■ Task ■
Restate the entries below verbatim.
--- START ---
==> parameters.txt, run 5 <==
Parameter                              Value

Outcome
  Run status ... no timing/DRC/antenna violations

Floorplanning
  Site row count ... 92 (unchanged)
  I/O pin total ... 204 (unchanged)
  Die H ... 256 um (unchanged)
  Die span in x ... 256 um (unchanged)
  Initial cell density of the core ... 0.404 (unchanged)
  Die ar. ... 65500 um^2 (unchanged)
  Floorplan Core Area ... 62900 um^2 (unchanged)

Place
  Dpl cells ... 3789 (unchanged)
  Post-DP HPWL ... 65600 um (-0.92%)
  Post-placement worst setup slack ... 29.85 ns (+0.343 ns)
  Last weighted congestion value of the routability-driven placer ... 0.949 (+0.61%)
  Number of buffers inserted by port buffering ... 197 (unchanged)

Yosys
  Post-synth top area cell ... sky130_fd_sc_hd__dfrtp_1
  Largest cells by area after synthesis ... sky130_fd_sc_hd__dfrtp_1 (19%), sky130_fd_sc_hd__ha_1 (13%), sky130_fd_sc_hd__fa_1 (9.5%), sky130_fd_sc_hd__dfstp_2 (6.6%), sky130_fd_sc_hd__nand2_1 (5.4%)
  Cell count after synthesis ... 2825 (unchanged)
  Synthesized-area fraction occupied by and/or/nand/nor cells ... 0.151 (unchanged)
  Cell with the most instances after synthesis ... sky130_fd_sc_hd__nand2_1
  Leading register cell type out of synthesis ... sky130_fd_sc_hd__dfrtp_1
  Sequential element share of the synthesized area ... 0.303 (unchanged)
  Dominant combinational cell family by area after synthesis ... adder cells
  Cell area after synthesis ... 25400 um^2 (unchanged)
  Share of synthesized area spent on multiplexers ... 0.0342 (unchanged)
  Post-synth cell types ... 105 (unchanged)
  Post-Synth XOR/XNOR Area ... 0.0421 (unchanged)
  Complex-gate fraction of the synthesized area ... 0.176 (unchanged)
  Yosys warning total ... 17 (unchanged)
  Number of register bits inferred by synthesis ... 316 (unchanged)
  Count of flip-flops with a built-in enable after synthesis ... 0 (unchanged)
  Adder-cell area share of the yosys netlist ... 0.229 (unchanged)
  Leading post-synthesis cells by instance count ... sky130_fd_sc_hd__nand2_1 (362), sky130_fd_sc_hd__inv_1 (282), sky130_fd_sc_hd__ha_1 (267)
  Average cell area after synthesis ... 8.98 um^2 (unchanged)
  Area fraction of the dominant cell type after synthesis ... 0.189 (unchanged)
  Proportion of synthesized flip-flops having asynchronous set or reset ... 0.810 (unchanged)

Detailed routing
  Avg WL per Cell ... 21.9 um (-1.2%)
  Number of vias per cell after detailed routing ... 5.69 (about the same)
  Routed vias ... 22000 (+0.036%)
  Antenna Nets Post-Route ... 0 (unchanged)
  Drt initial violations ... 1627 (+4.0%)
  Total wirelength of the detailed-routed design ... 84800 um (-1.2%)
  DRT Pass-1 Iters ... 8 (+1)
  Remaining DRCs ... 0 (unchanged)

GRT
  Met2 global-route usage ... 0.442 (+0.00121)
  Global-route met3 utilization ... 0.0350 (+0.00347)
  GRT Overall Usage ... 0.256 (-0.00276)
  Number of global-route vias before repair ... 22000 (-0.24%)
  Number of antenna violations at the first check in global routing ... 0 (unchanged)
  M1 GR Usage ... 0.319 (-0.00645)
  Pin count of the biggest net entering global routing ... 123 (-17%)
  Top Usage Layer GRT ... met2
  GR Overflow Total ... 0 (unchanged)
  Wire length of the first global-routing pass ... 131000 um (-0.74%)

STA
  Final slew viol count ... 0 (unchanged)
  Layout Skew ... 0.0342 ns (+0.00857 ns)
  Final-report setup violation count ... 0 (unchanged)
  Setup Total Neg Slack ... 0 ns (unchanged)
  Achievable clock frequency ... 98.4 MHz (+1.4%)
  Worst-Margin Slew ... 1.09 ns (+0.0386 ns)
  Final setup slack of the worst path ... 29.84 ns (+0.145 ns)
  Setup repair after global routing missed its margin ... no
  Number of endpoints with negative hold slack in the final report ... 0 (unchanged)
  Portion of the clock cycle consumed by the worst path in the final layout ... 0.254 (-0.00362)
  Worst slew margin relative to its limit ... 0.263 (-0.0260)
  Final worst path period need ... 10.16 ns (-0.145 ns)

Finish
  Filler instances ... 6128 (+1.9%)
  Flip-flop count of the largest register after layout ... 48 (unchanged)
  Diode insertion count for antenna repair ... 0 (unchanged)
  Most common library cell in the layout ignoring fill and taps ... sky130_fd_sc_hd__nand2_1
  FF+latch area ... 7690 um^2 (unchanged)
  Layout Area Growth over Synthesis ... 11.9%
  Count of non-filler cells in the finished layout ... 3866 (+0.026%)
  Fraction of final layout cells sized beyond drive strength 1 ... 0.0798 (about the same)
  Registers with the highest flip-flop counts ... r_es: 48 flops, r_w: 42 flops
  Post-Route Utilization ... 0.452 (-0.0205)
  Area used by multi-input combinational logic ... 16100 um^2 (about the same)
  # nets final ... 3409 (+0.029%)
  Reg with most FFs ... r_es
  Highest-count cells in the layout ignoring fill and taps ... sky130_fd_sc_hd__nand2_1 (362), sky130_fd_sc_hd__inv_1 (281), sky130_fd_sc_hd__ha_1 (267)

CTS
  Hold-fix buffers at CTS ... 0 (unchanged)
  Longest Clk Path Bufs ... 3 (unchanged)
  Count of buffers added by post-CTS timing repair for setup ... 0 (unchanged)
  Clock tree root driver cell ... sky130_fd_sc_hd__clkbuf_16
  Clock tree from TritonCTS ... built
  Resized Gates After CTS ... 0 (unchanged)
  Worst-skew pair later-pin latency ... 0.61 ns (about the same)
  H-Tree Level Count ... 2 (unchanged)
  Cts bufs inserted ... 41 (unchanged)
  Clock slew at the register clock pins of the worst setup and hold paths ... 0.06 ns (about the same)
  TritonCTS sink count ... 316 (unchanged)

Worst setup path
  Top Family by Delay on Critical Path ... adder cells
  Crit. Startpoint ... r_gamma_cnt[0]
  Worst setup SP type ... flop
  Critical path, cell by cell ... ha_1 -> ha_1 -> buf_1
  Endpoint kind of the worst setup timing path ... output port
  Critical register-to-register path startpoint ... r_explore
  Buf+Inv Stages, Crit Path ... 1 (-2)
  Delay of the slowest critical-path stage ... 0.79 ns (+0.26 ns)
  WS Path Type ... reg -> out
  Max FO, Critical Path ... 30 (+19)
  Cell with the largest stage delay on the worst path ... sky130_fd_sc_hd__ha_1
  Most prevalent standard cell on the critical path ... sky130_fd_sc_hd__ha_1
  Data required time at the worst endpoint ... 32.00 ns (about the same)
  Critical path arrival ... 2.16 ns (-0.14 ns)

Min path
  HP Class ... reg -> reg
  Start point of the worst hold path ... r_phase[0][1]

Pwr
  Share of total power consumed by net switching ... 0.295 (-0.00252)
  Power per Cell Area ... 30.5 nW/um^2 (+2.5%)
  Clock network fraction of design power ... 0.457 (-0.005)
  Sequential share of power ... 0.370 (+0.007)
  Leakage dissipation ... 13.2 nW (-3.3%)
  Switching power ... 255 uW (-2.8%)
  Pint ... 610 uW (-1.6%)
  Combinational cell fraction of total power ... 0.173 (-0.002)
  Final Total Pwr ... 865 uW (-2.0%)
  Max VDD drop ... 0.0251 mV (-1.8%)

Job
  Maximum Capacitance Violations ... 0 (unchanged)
--- END ---
■ Written answer ■
==> parameters.txt, run 5 <==
Parameter                              Value

Outcome
  Run status ... no timing/DRC/antenna violations

Floorplanning
  Site row count ... 92 (unchanged)
  I/O pin total ... 204 (unchanged)
  Die H ... 256 um (unchanged)
  Die span in x ... 256 um (unchanged)
  Initial cell density of the core ... 0.404 (unchanged)
  Die ar. ... 65500 um^2 (unchanged)
  Floorplan Core Area ... 62900 um^2 (unchanged)

Place
  Dpl cells ... 3789 (unchanged)
  Post-DP HPWL ... 65600 um (-0.92%)
  Post-placement worst setup slack ... 29.85 ns (+0.343 ns)
  Last weighted congestion value of the routability-driven placer ... 0.949 (+0.61%)
  Number of buffers inserted by port buffering ... 197 (unchanged)

Yosys
  Post-synth top area cell ... sky130_fd_sc_hd__dfrtp_1
  Largest cells by area after synthesis ... sky130_fd_sc_hd__dfrtp_1 (19%), sky130_fd_sc_hd__ha_1 (13%), sky130_fd_sc_hd__fa_1 (9.5%), sky130_fd_sc_hd__dfstp_2 (6.6%), sky130_fd_sc_hd__nand2_1 (5.4%)
  Cell count after synthesis ... 2825 (unchanged)
  Synthesized-area fraction occupied by and/or/nand/nor cells ... 0.151 (unchanged)
  Cell with the most instances after synthesis ... sky130_fd_sc_hd__nand2_1
  Leading register cell type out of synthesis ... sky130_fd_sc_hd__dfrtp_1
  Sequential element share of the synthesized area ... 0.303 (unchanged)
  Dominant combinational cell family by area after synthesis ... adder cells
  Cell area after synthesis ... 25400 um^2 (unchanged)
  Share of synthesized area spent on multiplexers ... 0.0342 (unchanged)
  Post-synth cell types ... 105 (unchanged)
  Post-Synth XOR/XNOR Area ... 0.0421 (unchanged)
  Complex-gate fraction of the synthesized area ... 0.176 (unchanged)
  Yosys warning total ... 17 (unchanged)
  Number of register bits inferred by synthesis ... 316 (unchanged)
  Count of flip-flops with a built-in enable after synthesis ... 0 (unchanged)
  Adder-cell area share of the yosys netlist ... 0.229 (unchanged)
  Leading post-synthesis cells by instance count ... sky130_fd_sc_hd__nand2_1 (362), sky130_fd_sc_hd__inv_1 (282), sky130_fd_sc_hd__ha_1 (267)
  Average cell area after synthesis ... 8.98 um^2 (unchanged)
  Area fraction of the dominant cell type after synthesis ... 0.189 (unchanged)
  Proportion of synthesized flip-flops having asynchronous set or reset ... 0.810 (unchanged)

Detailed routing
  Avg WL per Cell ... 21.9 um (-1.2%)
  Number of vias per cell after detailed routing ... 5.69 (about the same)
  Routed vias ... 22000 (+0.036%)
  Antenna Nets Post-Route ... 0 (unchanged)
  Drt initial violations ... 1627 (+4.0%)
  Total wirelength of the detailed-routed design ... 84800 um (-1.2%)
  DRT Pass-1 Iters ... 8 (+1)
  Remaining DRCs ... 0 (unchanged)

GRT
  Met2 global-route usage ... 0.442 (+0.00121)
  Global-route met3 utilization ... 0.0350 (+0.00347)
  GRT Overall Usage ... 0.256 (-0.00276)
  Number of global-route vias before repair ... 22000 (-0.24%)
  Number of antenna violations at the first check in global routing ... 0 (unchanged)
  M1 GR Usage ... 0.319 (-0.00645)
  Pin count of the biggest net entering global routing ... 123 (-17%)
  Top Usage Layer GRT ... met2
  GR Overflow Total ... 0 (unchanged)
  Wire length of the first global-routing pass ... 131000 um (-0.74%)

STA
  Final slew viol count ... 0 (unchanged)
  Layout Skew ... 0.0342 ns (+0.00857 ns)
  Final-report setup violation count ... 0 (unchanged)
  Setup Total Neg Slack ... 0 ns (unchanged)
  Achievable clock frequency ... 98.4 MHz (+1.4%)
  Worst-Margin Slew ... 1.09 ns (+0.0386 ns)
  Final setup slack of the worst path ... 29.84 ns (+0.145 ns)
  Setup repair after global routing missed its margin ... no
  Number of endpoints with negative hold slack in the final report ... 0 (unchanged)
  Portion of the clock cycle consumed by the worst path in the final layout ... 0.254 (-0.00362)
  Worst slew margin relative to its limit ... 0.263 (-0.0260)
  Final worst path period need ... 10.16 ns (-0.145 ns)

Finish
  Filler instances ... 6128 (+1.9%)
  Flip-flop count of the largest register after layout ... 48 (unchanged)
  Diode insertion count for antenna repair ... 0 (unchanged)
  Most common library cell in the layout ignoring fill and taps ... sky130_fd_sc_hd__nand2_1
  FF+latch area ... 7690 um^2 (unchanged)
  Layout Area Growth over Synthesis ... 11.9%
  Count of non-filler cells in the finished layout ... 3866 (+0.026%)
  Fraction of final layout cells sized beyond drive strength 1 ... 0.0798 (about the same)
  Registers with the highest flip-flop counts ... r_es: 48 flops, r_w: 42 flops
  Post-Route Utilization ... 0.452 (-0.0205)
  Area used by multi-input combinational logic ... 16100 um^2 (about the same)
  # nets final ... 3409 (+0.029%)
  Reg with most FFs ... r_es
  Highest-count cells in the layout ignoring fill and taps ... sky130_fd_sc_hd__nand2_1 (362), sky130_fd_sc_hd__inv_1 (281), sky130_fd_sc_hd__ha_1 (267)

CTS
  Hold-fix buffers at CTS ... 0 (unchanged)
  Longest Clk Path Bufs ... 3 (unchanged)
  Count of buffers added by post-CTS timing repair for setup ... 0 (unchanged)
  Clock tree root driver cell ... sky130_fd_sc_hd__clkbuf_16
  Clock tree from TritonCTS ... built
  Resized Gates After CTS ... 0 (unchanged)
  Worst-skew pair later-pin latency ... 0.61 ns (about the same)
  H-Tree Level Count ... 2 (unchanged)
  Cts bufs inserted ... 41 (unchanged)
  Clock slew at the register clock pins of the worst setup and hold paths ... 0.06 ns (about the same)
  TritonCTS sink count ... 316 (unchanged)

Worst setup path
  Top Family by Delay on Critical Path ... adder cells
  Crit. Startpoint ... r_gamma_cnt[0]
  Worst setup SP type ... flop
  Critical path, cell by cell ... ha_1 -> ha_1 -> buf_1
  Endpoint kind of the worst setup timing path ... output port
  Critical register-to-register path startpoint ... r_explore
  Buf+Inv Stages, Crit Path ... 1 (-2)
  Delay of the slowest critical-path stage ... 0.79 ns (+0.26 ns)
  WS Path Type ... reg -> out
  Max FO, Critical Path ... 30 (+19)
  Cell with the largest stage delay on the worst path ... sky130_fd_sc_hd__ha_1
  Most prevalent standard cell on the critical path ... sky130_fd_sc_hd__ha_1
  Data required time at the worst endpoint ... 32.00 ns (about the same)
  Critical path arrival ... 2.16 ns (-0.14 ns)

Min path
  HP Class ... reg -> reg
  Start point of the worst hold path ... r_phase[0][1]

Pwr
  Share of total power consumed by net switching ... 0.295 (-0.00252)
  Power per Cell Area ... 30.5 nW/um^2 (+2.5%)
  Clock network fraction of design power ... 0.457 (-0.005)
  Sequential share of power ... 0.370 (+0.007)
  Leakage dissipation ... 13.2 nW (-3.3%)
  Switching power ... 255 uW (-2.8%)
  Pint ... 610 uW (-1.6%)
  Combinational cell fraction of total power ... 0.173 (-0.002)
  Final Total Pwr ... 865 uW (-2.0%)
  Max VDD drop ... 0.0251 mV (-1.8%)

Job
  Maximum Capacitance Violations ... 0 (unchanged)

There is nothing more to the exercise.